While not speaking a language can certainly be frustrating and seem like a barrier, at times linguistic barriers can actually be more psychological and not connected to the language itself. Sometimes the key to overcoming these barriers is to simply “take the plunge” and initiate conversations. Don’t be shy or self-conscious just because you might mispronounce a word, confidently ask or say what you want, make the situation clear and you may actually get farther along than you imagined. Body language is in fact supposedly 90 per cent of communication and eye contact and smiling are the key to good interaction. Giving your full attention to someone can really allow yourself to be more understood. Being polite is also key. No matter how you may act at home it is always recommended to address locals such as taxi drivers, shop owners, and waiters as “sir” or “ma’am”. Make sure to always speak with people with respect so that they have no reason to deny you help.
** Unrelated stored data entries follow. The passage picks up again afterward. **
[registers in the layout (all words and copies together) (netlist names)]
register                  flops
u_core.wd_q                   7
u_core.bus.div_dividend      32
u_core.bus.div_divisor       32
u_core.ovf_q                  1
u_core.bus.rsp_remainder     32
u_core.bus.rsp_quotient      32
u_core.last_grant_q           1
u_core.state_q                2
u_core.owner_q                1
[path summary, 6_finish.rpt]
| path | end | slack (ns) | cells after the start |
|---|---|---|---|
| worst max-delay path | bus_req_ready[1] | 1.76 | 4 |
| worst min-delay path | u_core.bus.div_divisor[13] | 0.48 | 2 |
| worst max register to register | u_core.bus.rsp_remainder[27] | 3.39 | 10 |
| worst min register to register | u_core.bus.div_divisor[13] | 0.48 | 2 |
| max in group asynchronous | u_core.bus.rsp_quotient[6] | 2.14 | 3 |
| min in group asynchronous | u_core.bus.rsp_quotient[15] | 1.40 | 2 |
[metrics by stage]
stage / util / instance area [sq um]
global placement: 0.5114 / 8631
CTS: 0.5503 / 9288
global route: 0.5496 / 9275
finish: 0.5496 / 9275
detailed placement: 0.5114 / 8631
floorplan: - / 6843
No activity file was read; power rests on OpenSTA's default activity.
File: src/rtl/ifu_pkg.sv
// rtl/ifu_pkg.sv - shared instruction-memory constants and IFU state encodings
package ifu_pkg;

  // Instruction-memory interface constants shared with the datapath's im instance
  localparam logic [31:0] IM_START_ADDRESS = 32'h0000_3000;
  localparam int          IM_WORDS         = 1024;
  localparam logic        IM_ENABLED       = 1'b1;
  localparam logic        IM_DISABLED      = 1'b0;

  localparam logic [1:0] ST_BOOT  = 2'd0;
  localparam logic [1:0] ST_RUN   = 2'd1;
  localparam logic [1:0] ST_FAULT = 2'd2;

endpackage

File: src/rtl/ifu_range_check.sv
// rtl/ifu_range_check.sv - combinational legality check of a fetch address
module ifu_range_check #(
  parameter logic [31:0] START_ADDRESS = ifu_pkg::IM_START_ADDRESS,
  parameter int          IM_WORDS      = ifu_pkg::IM_WORDS
) (
  input  logic [31:0] pc,
  output logic        misaligned,
  output logic        out_of_range
);

  // One extra bit so a window ending exactly at 2^32 cannot wrap to zero
  localparam logic [32:0] PC_LIMIT = {1'b0, START_ADDRESS} + 33'(4 * IM_WORDS);

  assign misaligned   = (pc[1:0] != 2'b00);
  assign out_of_range = (pc < START_ADDRESS) || ({1'b0, pc} >= PC_LIMIT);

endmodule

File: src/rtl/ifu.sv
// rtl/ifu.sv - instruction fetch unit: PC, fetch FSM and IF/ID pipeline register
module ifu #(
  parameter logic [31:0] START_ADDRESS = ifu_pkg::IM_START_ADDRESS,
  parameter int          IM_WORDS      = ifu_pkg::IM_WORDS
) (
  input  logic        clk,
  input  logic        reset_n,
  input  logic        stall,
  input  logic        flush,
  input  logic        redirect_valid,
  input  logic [31:0] redirect_target,
  output logic [31:0] im_addr,
  output logic        im_enable,
  input  logic [31:0] im_result,
  output logic [31:0] ifid_instr,
  output logic [31:0] ifid_pc,
  output logic        ifid_valid,
  output logic        fetch_fault
);

  import ifu_pkg::*;

  logic [1:0]  state;
  logic [31:0] pc;
  logic [31:0] pc_next;
  logic        misaligned;
  logic        out_of_range;
  logic        pc_bad;

  ifu_range_check #(
    .START_ADDRESS (START_ADDRESS),
    .IM_WORDS      (IM_WORDS)
  ) u_range_check (
    .pc           (pc),
    .misaligned   (misaligned),
    .out_of_range (out_of_range)
  );

  assign pc_bad = misaligned | out_of_range;

  // Redirect beats stall; pc+4 wraps freely and is caught by the range check
  always_comb begin
    pc_next = pc + 32'd4;
    if (redirect_valid) begin
      pc_next = redirect_target;
    end else if (stall) begin
      pc_next = pc;
    end
  end

  always_ff @(posedge clk or negedge reset_n) begin
    if (!reset_n) begin
      state      <= ST_BOOT;
      pc         <= START_ADDRESS;
      ifid_instr <= 32'd0;
      ifid_pc    <= 32'd0;
      ifid_valid <= 1'b0;
    end else begin
      case (state)
        ST_BOOT: begin
          state <= ST_RUN;
        end
        ST_RUN: begin
          if (pc_bad) begin
            state      <= ST_FAULT;
            ifid_valid <= 1'b0;
          end else begin
            pc <= pc_next;
            if (redirect_valid || flush) begin
              ifid_valid <= 1'b0;
            end else if (!stall) begin
              ifid_instr <= im_result;
              ifid_pc    <= pc;
              ifid_valid <= 1'b1;
            end
          end
        end
        ST_FAULT: begin
          ifid_valid <= 1'b0;
        end
        default: begin
          state      <= ST_FAULT;
          ifid_valid <= 1'b0;
        end
      endcase
    end
  end

  assign im_addr     = pc;
  assign im_enable   = (state == ST_RUN) ? IM_ENABLED : IM_DISABLED;
  assign fetch_fault = (state == ST_FAULT);

endmodule
File: src/rtl/mba_nch.sv
// -----------------------------------------------------------------------------
// mba_nch
// N-channel memory bus arbiter. Grants the shared data bus to one requester
// at a time (fixed priority or round-robin), registers the bus direction and
// inserts a turnaround gap after every release. An optional hold limit forces
// the owner off the bus when somebody else is waiting.
//
// Handshake: i_req[n] is a level request; requester n keeps it high until it
// sees o_allow[n], and keeps it high for as long as it wants the bus. Nothing
// is latched, so a request dropped before the IDLE sample is simply lost.
//
// Ports:
//   clk_166M66, mcu_sys_rst_n : clock, asynchronous active-low reset
//   i_req  [N_REQ-1:0]        : level requests
//   i_rw   [N_REQ-1:0]        : requested direction (0 read, 1 write)
//   o_allow [N_REQ-1:0]       : one-hot grant
//   o_data_bus_rw             : registered bus direction
//   o_owner                   : current owner index (valid while o_bus_busy)
//   o_bus_busy                : high in GRANT
//   o_turnaround              : high in TURN
//   o_dbg_state               : FSM state, for observation only
// -----------------------------------------------------------------------------
module mba_nch
    import mba_pkg::*;
#(
    parameter  int N_REQ    = 4,
    parameter  int TURN_CYC = 3,
    parameter  int RR_EN    = 1,
    parameter  int MAX_HOLD = 16,
    localparam int OW       = clog2(N_REQ)
) (
    input  logic             clk_166M66,
    input  logic             mcu_sys_rst_n,
    input  logic [N_REQ-1:0] i_req,
    input  logic [N_REQ-1:0] i_rw,
    output logic [N_REQ-1:0] o_allow,
    output logic             o_data_bus_rw,
    output logic [OW-1:0]    o_owner,
    output logic             o_bus_busy,
    output logic             o_turnaround,
    output state_e           o_dbg_state
);

    localparam logic [7:0] HOLD_LAST = 8'((MAX_HOLD == 0) ? 0 : MAX_HOLD - 1);
    localparam logic [3:0] TURN_LAST = 4'((TURN_CYC == 0) ? 0 : TURN_CYC - 1);

    state_e           state_q;
    logic [N_REQ-1:0] allow_q;
    logic             rw_q;
    logic [OW-1:0]    owner_q;
    logic [OW-1:0]    ptr_q;
    logic [3:0]       turn_cnt_q;
    logic [7:0]       hold_cnt_q;
    logic             busy_q;
    logic             turn_q;

    logic [OW-1:0]    pick_ptr;
    logic [N_REQ-1:0] win_onehot;
    logic [OW-1:0]    win_idx;
    logic             win_found;
    logic [OW-1:0]    ptr_next;
    logic             others_req;
    logic             hold_hit;
    logic             release_now;

    assign pick_ptr = (RR_EN != 0) ? ptr_q : '0;

    mba_rr_pick #(.N_REQ(N_REQ)) u_pick (
        .req_i   (i_req),
        .ptr_i   (pick_ptr),
        .grant_o (win_onehot),
        .idx_o   (win_idx),
        .found_o (win_found)
    );

    assign ptr_next = (win_idx == OW'(N_REQ - 1)) ? '0 : win_idx + 1'b1;

    // allow_q is one-hot on the owner while in GRANT, so masking with it
    // leaves only the competing requests.
    assign others_req  = |(i_req & ~allow_q);
    assign hold_hit    = (MAX_HOLD != 0) && (hold_cnt_q == HOLD_LAST) && others_req;
    // Owner drop, direction change and hold expiry all collapse into one release.
    assign release_now = !i_req[owner_q] || (i_rw[owner_q] != rw_q) || hold_hit;

    always_ff @(posedge clk_166M66 or negedge mcu_sys_rst_n) begin
        if (!mcu_sys_rst_n) begin
            state_q    <= IDLE;
            allow_q    <= '0;
            rw_q       <= RD;
            owner_q    <= '0;
            ptr_q      <= '0;
            turn_cnt_q <= '0;
            hold_cnt_q <= '0;
            busy_q     <= 1'b0;
            turn_q     <= 1'b0;
        end else begin
            case (state_q)
                IDLE: begin
                    if (win_found) begin
                        state_q    <= GRANT;
                        allow_q    <= win_onehot;
                        owner_q    <= win_idx;
                        rw_q       <= i_rw[win_idx];
                        hold_cnt_q <= '0;
                        busy_q     <= 1'b1;
                        if (RR_EN != 0) ptr_q <= ptr_next;
                    end
                end
                GRANT: begin
                    if (release_now) begin
                        allow_q    <= '0;
                        busy_q     <= 1'b0;
                        turn_cnt_q <= '0;
                        if (TURN_CYC != 0) begin
                            state_q <= TURN;
                            turn_q  <= 1'b1;
                        end else begin
                            state_q <= IDLE;
                        end
                    end else if ((MAX_HOLD != 0) && (hold_cnt_q != HOLD_LAST)) begin
                        hold_cnt_q <= hold_cnt_q + 8'd1;
                    end
                end
                TURN: begin
                    if (turn_cnt_q == TURN_LAST) begin
                        state_q <= IDLE;
                        turn_q  <= 1'b0;
                    end else begin
                        turn_cnt_q <= turn_cnt_q + 4'd1;
                    end
                end
                default: begin
                    state_q <= IDLE;
                    allow_q <= '0;
                    busy_q  <= 1'b0;
                    turn_q  <= 1'b0;
                end
            endcase
        end
    end

    assign o_allow       = allow_q;
    assign o_data_bus_rw = rw_q;
    assign o_owner       = owner_q;
    assign o_bus_busy    = busy_q;
    assign o_turnaround  = turn_q;
    assign o_dbg_state   = state_q;

endmodule
<file path="config.mk">
export PLATFORM = sky130hd
export DESIGN_NAME = fetch_exec_ctrl
export DESIGN_NICKNAME = d
export VERILOG_FILES = /design/src/rtl/fetch_exec_ctrl.sv
export SDC_FILE = /design/constraint.sdc
export NUM_CORES = 1
export LEC_CHECK = 0
export CAP_MARGIN = 10
export CORE_MARGIN = 2
export CORE_UTILIZATION = 52
export CTS_BUF_LIST = sky130_fd_sc_hd__clkbuf_4
export DETAILED_ROUTE_END_ITERATION = 16
export HOLD_SLACK_MARGIN = 0.08
export PLACE_DENSITY = 0.87
export SYNTH_ARGS = -nofsm -noshare
export SYNTH_HDL_FRONTEND = slang
export SYNTH_SLANG_ARGS = --single-unit
</file>
<file path="constraint.sdc">
create_clock -name clk -period 3.2 [get_ports clk]
set_clock_uncertainty 0.15 [all_clocks]
set_input_delay 0.48 -clock clk [delete_from_list [all_inputs] [get_ports clk]]
set_output_delay 0.48 -clock clk [all_outputs]
set_load 0.01 [all_outputs]
</file>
Lastly one of the most important tips is to always listen and be patient. Don’t be afraid to ask someone to repeat a word or sentence for you if you missed something, but make sure that you are clearly trying to understand what they say.
Sometimes not being able to communicate can not only be frustrating, but a bit scary as well. English natives are quite used to traveling to countries where English is spoken and understood by almost everyone. When they encounter countries where English may instead not be so easily understood people can become discouraged and even consider not travelling there at all. Don’t let language barriers and the fear or not being able to communicate scare you away from travelling as you’ll miss out on incredible experiences and opportunities. The best part about the world being so diverse is that you have the chance to discover everything it offers and all the languages that are spoken around the world!